I had a try using locks in this manner.
What I experienced, however, was that VS2010 does not execute the tests in parallel by default, but executes them sequencially, in a single thread. (parallel execution could be switched on, however. But this would not prevent the problem completely)
What I find very disturbing is, that the sequencial execution will take place in arbitrary order, even across test classes!

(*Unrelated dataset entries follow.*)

[src/flat_wrapper.sv]
// flat-port wrapper written by rule: the top's interface ports become plain ports
module tdm_mux_8x1_flat import tdm_mux_8x1_pkg::*;
#(
    parameter int unsigned N_CH      = TDM_N_CH_DEFAULT,
    parameter bit          MSB_FIRST = 1'b0
)
  (clk, rst, bus_en, bus_d_in, bus_d_valid, bus_d_ready, bus_y, bus_y_valid, bus_sel, bus_sof, bus_eof);
  tdm_mux_8x1_if #(.N_CH(N_CH)) bus_i ();
  input  logic clk;
  input  logic rst;
  input wire logic [$bits(bus_i.en)-1:0] bus_en;
  input wire logic [$bits(bus_i.d_in)-1:0] bus_d_in;
  input wire logic [$bits(bus_i.d_valid)-1:0] bus_d_valid;
  output wire logic [$bits(bus_i.d_ready)-1:0] bus_d_ready;
  output wire logic [$bits(bus_i.y)-1:0] bus_y;
  output wire logic [$bits(bus_i.y_valid)-1:0] bus_y_valid;
  output wire logic [$bits(bus_i.sel)-1:0] bus_sel;
  output wire logic [$bits(bus_i.sof)-1:0] bus_sof;
  output wire logic [$bits(bus_i.eof)-1:0] bus_eof;
  assign bus_i.en = bus_en;
  assign bus_i.d_in = bus_d_in;
  assign bus_i.d_valid = bus_d_valid;
  assign bus_d_ready = bus_i.d_ready;
  assign bus_y = bus_i.y;
  assign bus_y_valid = bus_i.y_valid;
  assign bus_sel = bus_i.sel;
  assign bus_sof = bus_i.sof;
  assign bus_eof = bus_i.eof;
  tdm_mux_8x1 #(.N_CH(N_CH), .MSB_FIRST(MSB_FIRST)) u_core (.clk(clk), .rst(rst), .bus(bus_i));
endmodule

So for example an execution order may look like this:
Class A - TestInitialize: Lock will be established
Class A - TestMethod1: Will execute, OK
Class B - TestInitialize: Lock will be established
=> Thread will be blocked
=> Complete UnitTests will be blocked! The cause is that there are no other Threads which would go on executing methods of Class A. So the Montor.Exit() will never be reached.
I do not understand why MS is doing so. Other UnitTest frameworks (e.g. JUnit) execute the test methods class-wise. Otherwise there will be some interleaving of SetUp/TearDown method which would cause the chaos described...
Is there anybody out there knowing how to prevent MSTest jumping between test classes?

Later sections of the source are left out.